Tanzania@63: Kidnappings, stealing elections and oppressing our youth

Police officers disembark from a patrol car in Tanzania.

Photo credit: File

For the past six months or so, news of kidnappings has become a regular feature of the Tanzanian day. Young men who are outspoken, who are political, who are activists, who are human rights advocates, are being targeted to a shocking degree.

The local government elections we just held were preceded by the purging of opposition candidates from the ballot, guaranteeing the ruling party a landslide win that it did not earn.

And then a headmaster went and suspended several students, all of whose parents happened to be opposition party members. All of this was depressing me until I looked at the calendar and realised that Tanganyika is about to celebrate 63 years of independence.

History is therapy. Take the Roman Empire, for example. Having dedicated the youth part of my life to rejecting the imposed teaching of European history in school, I happily missed out on all the lessons offered there until Disney’s ‘The Lion King’ turned things around for me.

Innovative and chaotic

A talking cartoon lion committing regicide and usurping his brother’s throne suddenly made the boring political stories we had to read in school interesting and one thing led to another and next thing I know I am eyeball deep in Julius Ceasar- was he a good guy, was he a terrible guy, are dichotomies even accurate or useful?

There are themes and story arcs that crop up time and time again. Human civilisation is simultaneous predictable and innovative and chaotic.

People remain the same, even as circumstances change, and societies evolve over time- not always for the best. It is in the stories of the heroines and villains past that this present makes sense.

I wanted Tanzania to be exceptional, but she is not. But Tanzania remains special, with a history that is happening in real time.

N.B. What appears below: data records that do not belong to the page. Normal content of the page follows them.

==> src/rtl/abcd_stim_pkg.sv <==
// Shared codes for the abcd_stim_seq stimulus stage: mode codes, FSM states and
// the last-vector index per pattern.
package abcd_stim_pkg;

  localparam logic [1:0] MODE_BIN  = 2'b00;
  localparam logic [1:0] MODE_GRAY = 2'b01;
  localparam logic [1:0] MODE_WALK = 2'b10;

  localparam logic [3:0] LAST_BIN  = 4'd15;
  localparam logic [3:0] LAST_WALK = 4'd3;

  typedef enum logic [1:0] {
    ST_IDLE = 2'b00,
    ST_RUN  = 2'b01,
    ST_DONE = 2'b10
  } state_e;

  // Gray shares the 16-entry length of binary; code 11 also falls back to binary.
  function automatic logic [3:0] last_idx(input logic [1:0] mode);
    return (mode == MODE_WALK) ? LAST_WALK : LAST_BIN;
  endfunction

endpackage

==> src/rtl/abcd_stim_seq_bin2gray4.sv <==
// 4-bit binary to reflected-gray converter used by the abcd_stim_seq vector mux.
module bin2gray4 (
  input  logic [3:0] bin,
  output logic [3:0] gray
);

  assign gray = bin ^ (bin >> 1);

endmodule
`config.mk`:
```
export PLATFORM = sky130hd
export DESIGN_NAME = imem_load_ctrl_flat
export DESIGN_NICKNAME = d
export VERILOG_FILES = /design/src/rtl/imem_ctrl_pkg.sv /design/src/rtl/imem_load_ctrl_if.sv /design/src/rtl/imem_word_packer.sv /design/src/rtl/imem_load_ctrl.sv /design/src/flat_wrapper.sv
export SDC_FILE = /design/constraint.sdc
export NUM_CORES = 1
export LEC_CHECK = 0
export ABC_AREA = 1
export CELL_PAD_IN_SITES_DETAIL_PLACEMENT = 0
export CELL_PAD_IN_SITES_GLOBAL_PLACEMENT = 2
export CORE_ASPECT_RATIO = 0.8
export CORE_MARGIN = 3
export CORE_UTILIZATION = 27
export CTS_BUF_LIST = sky130_fd_sc_hd__clkbuf_2 sky130_fd_sc_hd__clkbuf_4 sky130_fd_sc_hd__clkbuf_8
export DETAILED_ROUTE_END_ITERATION = 16
export PLACE_DENSITY_LB_ADDON = 0.12
export RECOVER_POWER = 50
export SLEW_MARGIN = 40
export SYNTH_ARGS = -nofsm -noshare
export SYNTH_HDL_FRONTEND = slang
export SYNTH_SLANG_ARGS = --single-unit
```
`constraint.sdc`:
```
create_clock -name clk -period 3.88 [get_ports clk]
set_clock_uncertainty 0.2 [all_clocks]
set_input_delay 0.388 -clock clk [delete_from_list [all_inputs] [get_ports clk]]
set_output_delay 0.388 -clock clk [all_outputs]
set_load 0.005 [all_outputs]
```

We are currently experiencing an extended transition period created by the absence of a tyrant – let me pretend I am using it in its original Roman meaning – and uncertainty about the current leadership. Of course people are using this vacuum to make mischief and abusing power.

Undermine ourselves

In the case of the rural headmaster, it took the form of a misguided bid to impress the ruling party with his excessive zeal, probably in hopes of garnering resources or power or maybe a promotion to somewhere more promising.

The kind of thing a civil servant of yore might do to please a distant and disinterested Queen and her court...

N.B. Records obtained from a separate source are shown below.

**config.mk**
```make
export PLATFORM = sky130hd
export DESIGN_NAME = sig_add_abs_pipe
export DESIGN_NICKNAME = d
export VERILOG_FILES = /design/src/rtl/sig_add_pkg.sv /design/src/rtl/sig_lzc.sv /design/src/rtl/sig_add_abs_pipe.sv
export SDC_FILE = /design/constraint.sdc
export NUM_CORES = 1
export LEC_CHECK = 0
export ABC_AREA = 1
export BUFFER_PORTS_ARGS = -buffer_cell sky130_fd_sc_hd__buf_2
export CORE_MARGIN = 2
export CORE_UTILIZATION = 25
export DETAILED_ROUTE_END_ITERATION = 16
export GPL_TIMING_DRIVEN = 0
export PLACE_DENSITY = 0.45
export REMOVE_ABC_BUFFERS = 1
export SLEW_MARGIN = 20
export SYNTH_ARGS = -nofsm -noshare
export SYNTH_HDL_FRONTEND = slang
export SYNTH_SLANG_ARGS = --single-unit
```
**constraint.sdc**
```tcl
create_clock -name CLK -period 7.2 [get_ports CLK]
set_input_delay 0 -clock CLK [delete_from_list [all_inputs] [get_ports CLK]]
set_output_delay 0 -clock CLK [all_outputs]
set_load 0.005 [all_outputs]
```
**src/rtl/sig_add_pkg.sv**
```systemverilog
// sig_add_pkg: shared width helper and stage-1 record layout for the significand adder
`ifndef SIG_ADD_PKG_SV
`define SIG_ADD_PKG_SV
`define SIG_ADD_S1_T(W) struct packed { logic [W:0] presum; logic eff_sub; logic both_neg; logic largest_sign; }
package sig_add_pkg;
    function automatic int lzc_w(input int sig_w);
        return $clog2(sig_w + 2);
    endfunction
endpackage
`endif

```
**src/rtl/sig_lzc.sv**
```systemverilog
// sig_lzc: combinational leading-zero counter from the MSB; an all-zero input yields W
module sig_lzc #(
    parameter int W = 43
) (
    input  logic [W-1:0]             x,
    output logic [$clog2(W+1)-1:0]   cnt
);
    localparam int CW = $clog2(W + 1);
    always_comb begin
        cnt = CW'(W);
        for (int i = 0; i < W; i++) cnt = x[i] ? CW'(W - 1 - i) : cnt;
    end
endmodule

```
**src/rtl/sig_add_abs_pipe.sv**
```systemverilog
// sig_add_abs_pipe: two-stage multi-lane signed significand add/sub yielding magnitude, sign, zero flag and LZC
module sig_add_abs_pipe
    import sig_add_pkg::*;
#(
    parameter int SIG_W  = 42,
    parameter int LANES  = 1,
    parameter bit EN_LZC = 1
) (
    input  logic                                    CLK,
    input  logic                                    RST,
    input  logic                                    DVI,
    output logic                                    IN_RDY,
    input  logic [LANES-1:0]                        LARGEST_SIGN,
    input  logic [LANES-1:0][1:0]                   OP_SIGNS,
    input  logic signed [LANES-1:0][1:0][SIG_W-1:0] SIGNIFICANDS,
    output logic                                    DVO,
    input  logic                                    OUT_RDY,
    output logic [LANES-1:0]                        SIGN,
    output logic [LANES-1:0]                        ZERO,
    output logic [LANES-1:0][SIG_W:0]               SUM_OF_SIGNIFICANDS,
    output logic [LANES-1:0][lzc_w(SIG_W)-1:0]      LZC
);
    localparam int LZC_W = lzc_w(SIG_W);
    typedef `SIG_ADD_S1_T(SIG_W) s1_t;

    s1_t [LANES-1:0]              s1_d, s1_q;
    logic [LANES-1:0]             sign_d, zero_d;
    logic [LANES-1:0][SIG_W:0]    mag_d;
    logic [LANES-1:0][LZC_W-1:0]  lz_d;
    logic                         v1, v2, adv1, adv2;

    assign adv2   = ~v2 | OUT_RDY;
    assign adv1   = ~v1 | adv2;
    assign IN_RDY = adv1;
    assign DVO    = v2;

    for (genvar l = 0; l < LANES; l++) begin : g_lane
        logic [SIG_W:0] a, b;
        assign a = {SIGNIFICANDS[l][0][SIG_W-1], SIGNIFICANDS[l][0]};
        assign b = {SIGNIFICANDS[l][1][SIG_W-1], SIGNIFICANDS[l][1]};
        assign s1_d[l] = '{
            presum:       (OP_SIGNS[l][0] ^ OP_SIGNS[l][1]) ? a - b : a + b,
            eff_sub:      OP_SIGNS[l][0] ^ OP_SIGNS[l][1],
            both_neg:     OP_SIGNS[l][0] & OP_SIGNS[l][1],
            largest_sign: LARGEST_SIGN[l]
        };
        // -(-2^SIG_W) wraps to the same bit pattern, which reads correctly as unsigned
        assign mag_d[l]  = s1_q[l].presum[SIG_W] ? -s1_q[l].presum : s1_q[l].presum;
        assign zero_d[l] = ~|s1_q[l].presum;
        assign sign_d[l] = zero_d[l] ? ~s1_q[l].eff_sub & s1_q[l].both_neg
                                     : s1_q[l].presum[SIG_W] ^ s1_q[l].largest_sign;
        if (EN_LZC) begin : g_lzc
            sig_lzc #(.W(SIG_W + 1)) u_lzc (.x(mag_d[l]), .cnt(lz_d[l]));
        end else begin : g_nolzc
            assign lz_d[l] = '0;
        end
    end

    always_ff @(posedge CLK) begin
        if (RST) begin
            v1                  <= 1'b0;
            v2                  <= 1'b0;
            s1_q                <= '0;
            SIGN                <= '0;
            ZERO                <= '0;
            SUM_OF_SIGNIFICANDS <= '0;
            LZC                 <= '0;
        end else begin
            if (adv1) v1 <= DVI;
            if (adv2) v2 <= v1;
            if (adv1 && DVI) s1_q <= s1_d;
            if (adv2 && v1) begin
                SIGN                <= sign_d;
                ZERO                <= zero_d;
                SUM_OF_SIGNIFICANDS <= mag_d;
                LZC                 <= lz_d;
            end
        end
    end
endmodule

```
### Word-level counts from Yosys, hierarchy flattened

Cells that the tools add are included.
W data, S select, Z words.

* output and inout bits: 53
* flip-flop bits (word level): 99
* word-level logic and storage cells: 72

* bitwise logic cells: 9
* muxes and demuxes: 46
* $add $sub $neg: 3
* reduce and logical (&&, ||, !) cells: 4

Operators with widths (count)
* $mux W6: 42
* $mux W43: 2
* $add A42 B42 Y43: 1
* $neg A43 Y43: 1
* $reduce_or A43 Y1: 1
* $sub A42 B42 Y43: 1
* $not A1 Y1: 3
* $and A1 B1 Y1: 2
* $logic_and A1 B1 Y1: 2
* $mux W1: 2
* $or A1 B1 Y1: 2
* $xor A1 B1 Y1: 2
* $logic_not A1 Y1: 1

### Depth between registers and ports, before layout

Gate-level depths: netlist (run 1).

* word-level depth: 45
* depth in mapped cells: 48
* mapped depth without buffers: 48

### Cells and area by module

Synthesis (run 1) repeated with hierarchy kept, for this count alone.

* cell total of the unflattened synthesis: 1842
* area total of the unflattened synthesis: 10142.2 um^2

By module, submodules not included
* sig_add_abs_pipe: cells an instance 1699, times used 1, area an instance 9506.6 um^2
* sig_lzc: cells an instance 143, times used 1, area an instance 635.6 um^2

### Worst setup path before layout (run 1)

No wires, ideal clock.

* path kind: input to register
* from: input port OP_SIGNS[0] in the netlist's numbering
* to: register s1_q[45] in the netlist's numbering
* path buffers: 2
* data arrival time: 4.084 ns
* setup time: 0.115 ns
* setup slack: 3.000 ns
* stages: 29
* path through: ha_1 > clkbuf_1 > clkinv_1 > clkbuf_1 > nand2_1 > xnor2_1 > inv_1 > ha_1 > nand2_1 > o21ai_2 > a21oi_2 > o21bai_1 > inv_1 > o21ai_1 > a21oi_1 > o21ai_2 > inv_1 > o21ai_2 > a21oi_1 > o21ai_2 > a21oi_1 > nor3_1 > nor2_1 > o21ai_1 > inv_1 > o21ai_0 > xor2_1 > o21ai_0 > inv_1

RTL lines
* start, declared: RTL line sig_add_abs_pipe.sv:14 `input logic [LANES-1:0][1:0] OP_SIGNS,`
* end signal, assigned: RTL line sig_add_abs_pipe.sv:63 `s1_q <= '0;`
* end signal, assigned: RTL line sig_add_abs_pipe.sv:71 `if (adv1 && DVI) s1_q <= s1_d;`
* end, declared: RTL line sig_add_abs_pipe.sv:26 `s1_t [LANES-1:0] s1_d, s1_q;`

==> run_results.csv, run 1 <==
group,metric,value,unit
placed_design,place.gp.congestion,0.817,
detailed_routing,ant_nets,0,
setup_path,critPathRequiredTime,7.50,ns
detailed_routing,wirelength,22200,µm
detailed_routing,drt_iter0_markers,325,
timing,final_max_slew_viol_count,0,
timing,relSlewSlack,29.2,%
yosys,yosysWarnings,0,
power_and_ir_drop,vdd_ir_drop_max,0.000124,V
final_layout,finish.net_count,1512,
job,drv_cap,0,
global_routing,grt_overflow_total,0,
timing,grt_setup_unrepaired,"no",
clock_network,root_buffer,"clkbuf_16",
detailed_routing,top_layer,"met4",
placed_design,dp_cells,1762,
floorplanning,die-area,33600,µm²
final_layout,utilization,30.1,%
setup_path,end_kind,"flop",
detailed_routing,vias,7660,
setup_path,cp-start-kind,"input pin",
floorplanning,start_util,25.4,%
final_layout,drive_gt1_share,14.3,%
clock_network,cts_max_level,3,
final_layout,syn_to_final_growth,18.3,%
placed_design,dp_hpwl,18100,µm
detailed_routing,firstDrtPassIters,5,
yosys,yosys-top-cells-area,"dfxtp_1 (25%), nand2_1 (11%), inv_1 (9.9%)",
power_and_ir_drop,p_leak,4.87,nW
clock_network,clk_latency,0.36,ns
floorplanning,rows,65,
power_and_ir_drop,powerDensity,216,nW/µm²
setup_path,critPathKind,"in -> reg",
placed_design,portBuffers,143,
power_and_ir_drop,power,0.00206,W
min_path,hold_path.class,"in -> reg",
clock_network,cts_sinks,99,
clock_network,post-cts-setup-buffer-count,0,
detailed_routing,post_drt_via_cell_ratio,4.30,
floorplanning,io_pins,144,
final_layout,fin_cells,1783,
yosys,async_reset_ff_share,0,%
yosys,syn_area_per_cell,6.42,µm²
timing,fmax,182,MHz
floorplanning,die_w,183,µm
floorplanning,die_h,183,µm
final_layout,multi_input_area,5090,µm²
clock_network,cts_inserted_buffers,9,
clock_network,cts_tree,"done",
timing,skew,0.0137,ns
detailed_routing,wl_met3,599,µm
floorplanning,core_area,31600,µm²
final_layout,final-seq-area,1980,µm²
global_routing,grt_pass1_vias,7350,
yosys,ys_types,41,
timing,fin_crit_sh,76.2,%
final_layout,mostFrequentLayoutCells,"nand2_1 (235), inv_1 (212), buf_2 (143), a21oi_1 (125), nor2_1 (112)",
detailed_routing,met2_length,8810,µm
timing,setup_violations,0,
final_layout,final_area,9520,µm²
timing,fin_crit,5.49,ns
timing,hold_viol_final,0,
yosys,synth-edff-count,0,
final_layout,mostFrequentLayoutCell,"nand2_1",
yosys,ys_ff_latch,99,
final_layout,fill_cells,3493,
detailed_routing,wl_met1,12400,µm
yosys,seq_area_frac_synth,24.6,%
yosys,syn_area,8050,µm²
detailed_routing,drc,0,
placed_design,postPlaceCellArea,9190,µm²
setup_path,arrival,5.79,ns
clock_network,cts.repair.resized,0,
run_status,status,"finished, final reports clean",
yosys,synth_top_area_share,24.6,%
yosys,synth_cells,1254,
global_routing,grt_max_degree,85,
clock_network,clk_pin_slew,0.07,ns
yosys,ys.flop_type,"dfxtp_1",
clock_network,cts_max_path_buffers,2,
global_routing,antenna_found_initial,1,
timing,setup_tns,0,ns
yosys,synth_top_cell_by_area,"dfxtp_1",
global_routing,grt_pass1_wl,36600,µm
detailed_routing,wire_per_inst,12.5,µm
setup_path,critPathMaxFanout,27,
global_routing,grt_usage,13.3,%
timing,worst_pin_slew,1.06,ns
synth_stat cells, types with 3 or more instances:
library cell	count
a31oi_1	6
nor3_1	24
nor3_4	3
xor2_1	74
nand2_1	236
clkbuf_1	34
a21oi_2	3
nor2_1	112
nand4_1	15
inv_1	213
ha_1	45
nor2_2	4
clkinv_1	4
xnor2_1	33
o21ai_0	101
nor4_1	5
o21ai_1	3
a211oi_1	4
o21ai_2	4
inv_2	5
a21oi_1	125
o211ai_1	35
buf_1	3
dfxtp_1	99
buf_2	3
nand3_2	7
nand3_1	35
area by class of cell:
cell class | instances | area share (%)
repair buffers | 150 | 8.65
clock inverters | 7 | 0.657
inverters | 222 | 8.77
well taps | 402 | 5.28
flip-flops and latches | 99 | 20.8
multi-input cells | 893 | 53.4
clock buffers | 9 | 2.37
diodes | 1 | 0.0263
final timing paths:
kind	from	endpoint	slack (ns)	depth (start not counted)
setup / recovery	OP_SIGNS[0]	s1_q[45]	1.71	28
hold / removal	SIGNIFICANDS[0]	s1_q[3]	0.03	4
setup reg to reg	s1_q[45]	LZC[0]	3.24	45
hold reg to reg	s1_q[2]	s1_q[2]	0.46	2
through the flow:
step | hold slack, ns | worst slack (ns)
2_1_floorplan | 0.0624 | 2.76
3_3_place_gp | 0.296 | 1.19
3_5_place_dp | 0.308 | 1.22
4_1_cts | 0.0176 | 1.59
5_1_grt | 0.0464 | 0.982
6_report | 0.0283 | 1.71
report_power, final:
group          leakage, nW  internal [W]  total [W]  switching (W)
logic                 3.92      0.000346   0.000916       0.000570
registers            0.819      0.000609   0.000665      0.0000563
clock network        0.132      0.000241   0.000475       0.000234
cell families (layout without fill, tap and decap cells):
family	count (synthesis)	in the layout	synth area share [%]
simple gates	448	448	24.0
compound gates	292	292	20.2
buf+inv	262	388	12.3
xor+xnor	107	107	11.6
flops	99	99	24.6
fa+ha+maj	46	46	7.25
other cells	0	1	0
routing by layer:
metal	up-vias	GRT usage, %
li1	4295	-
met5	-	0
met1	3220	20.2
met3	19	1.47
met4	0	3.97
met2	126	19.6
timing repair:
item	in CTS	in global routing
endpoints found under the setup margin	0	0
endpoints found under the hold margin	4	0
hold buffers	4	0
critical path, stage by stage:
cell and delay [ns]:
buf_2 0.10, ha_1 0.91, clkinv_1 0.78, nand2_1 0.26, xnor2_1 0.14, inv_1 0.06, ha_1 0.34, nand2_1 0.08
o21ai_2 0.24, a21oi_2 0.12, o21bai_1 0.23, inv_1 0.07, o21ai_1 0.24, a21oi_1 0.16, o21ai_2 0.17, inv_1 0.07
o21ai_2 0.16, a21oi_1 0.13, o21ai_2 0.19, a21oi_1 0.12, nor3_1 0.16, nor2_1 0.10, o21ai_1 0.28, inv_1 0.07
o21ai_0 0.20, xor2_1 0.23, o21ai_0 0.10, inv_1 0.06
sequential cells by signal, summed over array words and instances (netlist names):
signal / flops
s1_q: 46
SUM_OF_SIGNIFICANDS: 43
LZC: 6
DVO: 1
SIGN: 1
ZERO: 1
v1: 1
(Power assumes the default switching activity.)
==> run 2, diff against run 1 <==
==> constraint.sdc (replaced) <==
create_clock -name CLK -period 5.5 [get_ports CLK]
set_input_delay 0 -clock CLK [delete_from_list [all_inputs] [get_ports CLK]]
set_output_delay 0 -clock CLK [all_outputs]
set_load 0.005 [all_outputs]
==> run 2 against run 1 <==
Final area grew 0.25%. Clock-buffer cell count is the same. Clock skew is essentially flat. Combinational power grew 31%. Sequential share of layout area shrank 0.052 points. Hold slack is essentially flat. Critical endpoint unchanged. Highest routed layer unchanged.
==> run_results.csv, run 2 (synthesis results as in run 1) <==
group,metric,value,unit
timing,setup_tns,0,ns
timing,final_max_slew_viol_count,0,
final_layout,largest_reg_flops,46,
final_layout,mostFrequentLayoutCell,"nand2_1",
final_layout,drive_gt1_share,14.6,%
global_routing,grt_usage,13.3,%
detailed_routing,post_drt_via_cell_ratio,4.30,
timing,grt_setup_unrepaired,"no",
timing,fin_crit,4.91,ns
job,drv_cap,0,
timing,holdWs,0.0280,ns
power_and_ir_drop,p_seq_share,32.3,%
global_routing,grt_pass1_wl,36500,µm
setup_path,end_kind,"flop",
power_and_ir_drop,p_clk_share,23.1,%
global_routing,grt_overflow_total,0,
setup_path,r2r_setup_slack,1.54,ns
clock_network,clk_latency,0.36,ns
placed_design,postPlaceCellArea,9190,µm²
floorplanning,die_h,183,µm
clock_network,cts_max_level,3,
clock_network,cts_tree,"done",
timing,fmax,204,MHz
setup_path,slowest_delay,0.53,ns
global_routing,antenna_found_initial,1,
detailed_routing,drc,0,
final_layout,final_area,9540,µm²
clock_network,post-cts-setup-buffer-count,0,
setup_path,arrival,5.21,ns
setup_path,critPathKind,"in -> reg",
final_layout,top_regs,"s1_q: 46 flops, SUM_OF_SIGNIFICANDS: 43 flops, LZC: 6 flops",
timing,skew,0.0137,ns
timing,hold_viol_final,0,
floorplanning,io_pins,144,
detailed_routing,wire_per_inst,12.5,µm
power_and_ir_drop,p_leak,4.88,nW
final_layout,final-seq-area,1980,µm²
floorplanning,core_area,31600,µm²
placed_design,place.gp.congestion,0.817,
detailed_routing,vias,7665,
min_path,hold_path.class,"in -> reg",
power_and_ir_drop,intPower,0.00157,W
setup_path,crit_top_cell,"inv_1",
global_routing,grt_max_degree,85,
final_layout,regMostFlops,"s1_q",
final_layout,finish.net_count,1512,
power_and_ir_drop,power,0.00269,W
detailed_routing,drt_iter0_markers,297,
timing,relSlewSlack,28.6,%
floorplanning,start_util,25.4,%
floorplanning,die-area,33600,µm²
timing,layout_setup_ws,0.593,ns
run_status,status,"finished, final reports clean",
global_routing,grt_pass1_vias,7350,
setup_path,critPathRequiredTime,5.80,ns
timing,setup_violations,0,
power_and_ir_drop,switching_power,0.00113,W
placed_design,pre_cts_slack,-0.475,ns
final_layout,multi_input_area,5110,µm²
detailed_routing,firstDrtPassIters,4,
clock_network,cts_sinks,99,
timing,worst_pin_slew,1.07,ns
clock_network,clk_pin_slew,0.07,ns
floorplanning,die_w,183,µm
power_and_ir_drop,vdd_ir_drop_max,0.000163,V
placed_design,portBuffers,143,
setup_path,cp-start-kind,"input pin",
power_and_ir_drop,switching_share,41.9,%
detailed_routing,wirelength,22200,µm
clock_network,root_buffer,"clkbuf_16",
power_and_ir_drop,powerDensity,282,nW/µm²
final_layout,syn_to_final_growth,18.6,%
clock_network,cts_inserted_buffers,9,
placed_design,dp_hpwl,18100,µm
floorplanning,rows,65,
final_layout,fill_cells,3495,
setup_path,cp_slowest_cell,"dlygate4sd3_1",
final_layout,mostFrequentLayoutCells,"nand2_1 (235), inv_1 (212), buf_2 (143), a21oi_1 (125), nor2_1 (112)",
setup_path,critPathMaxFanout,6,
timing,fin_crit_sh,89.2,%
detailed_routing,ant_nets,0,
power_and_ir_drop,p_comb_share,44.6,%
clock_network,cts_max_path_buffers,2,
[run 2: repair_timing]
item	in CTS	in global routing
hold buffers	4	0
endpoints found under the setup margin	1	5
hold endpoints to repair	4	0
resized for setup	1	5
[run 2: worst paths after layout]
check / from / end / depth (start not counted)
worst min register to register: s1_q[2] / s1_q[2] / 2
worst min-delay path: SIGNIFICANDS[0] / s1_q[3] / 4
worst max register to register: s1_q[45] / LZC[0] / 45
worst max-delay path: SIGNIFICANDS[42] / s1_q[45] / 33
[run 2: final cells by class]
cell class | count | share of cell area, %
inverter | 222 | 8.76
multi-input combinational | 893 | 53.5
clock buffer | 9 | 2.36
timing repair buffer | 150 | 8.63
sequential | 99 | 20.8
antenna | 1 | 0.0262
clock inverter | 7 | 0.655
tap | 402 | 5.27
[run 2: critical path: cells and delay by family]
family / cells / cell delay, ns
AO/OA/AOI/OAI: 12 / 1.97
buffers and inverters: 9 / 1.20
AND/OR/NAND/NOR: 8 / 1.04
adder cells (fa/ha/maj): 2 / 0.57
XOR/XNOR: 2 / 0.41
[run 2: layer usage]
| metal | track usage, % | up-vias | wire (µm) |
|---|---|---|---|
| met1 | 20.1 | 3223 | 12400 |
| met3 | 1.47 | 17 | 622 |
| li1 | - | 4295 | - |
| met5 | 0 | - | 0 |
| met2 | 19.6 | 130 | 8820 |
| met4 | 3.97 | 0 | 336 |
[run 2: per-stage QoR]
| step | cells | util, % |
|---|---|---|
| 3_3_place_gp | 1759 | 28.8 |
| 6_report | 1783 | 30.2 |
| 4_1_cts | 1782 | 30.1 |
| 5_1_grt | 1783 | 30.2 |
| 2_1_floorplan | 1214 | - |
| 3_5_place_dp | 1762 | 29.0 |
[run 2: power by group through the flow]
stage                     logic (W)  clock network (W)  registers [W]
final                       0.00120           0.000622       0.000871
after global routing        0.00140           0.000673       0.000885
after detailed placement    0.00121                  0       0.000888
after global placement      0.00120                  0       0.000889
after CTS                   0.00122           0.000644       0.000872
after floorplan            0.000880                  0       0.000871
==> run 3, diff against run 2 <==
--- a/config.mk
+++ b/config.mk
@@ -11,8 +11,6 @@
 export CORE_UTILIZATION = 25
 export DETAILED_ROUTE_END_ITERATION = 16
 export GPL_TIMING_DRIVEN = 0
-export PLACE_DENSITY = 0.45
-export REMOVE_ABC_BUFFERS = 1
 export SLEW_MARGIN = 20
 export SYNTH_ARGS = -nofsm -noshare
 export SYNTH_HDL_FRONTEND = slang
==> constraint.sdc (replaced) <==
create_clock -name CLK -period 5.5 [get_ports CLK]
set_input_delay 0 -clock CLK [delete_from_list [all_inputs] [get_ports CLK]]
set_output_delay 0 -clock CLK [all_outputs]
set_load 0.01 [all_outputs]
==> run 3 against run 2 <==
Via count rose by 5.9%. Utilization rose by 0.21 points. Combinational power rose by 4%. Clock-buffer cell count rose by 2. First-iteration DRC count rose by 66%.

Tanzania is 63 years old and meandering along the road of its own history, unique in her particular circumstances, chasing a bright future and also doomed to repeat the mistakes of the past.

There is not much that is new under the sun, and this too shall pass. I only hope it passes quickly, that we may cease to undermine ourselves by stealing elections oppressing our youth — a losing strategy if ever there was one.

I also hope that occasionally the people in power read a history book, because the answer to all of the questions they are posing now are contained therein.

Elsie Eyakuze is an independent consultant and blogger for The Mikocheni Report.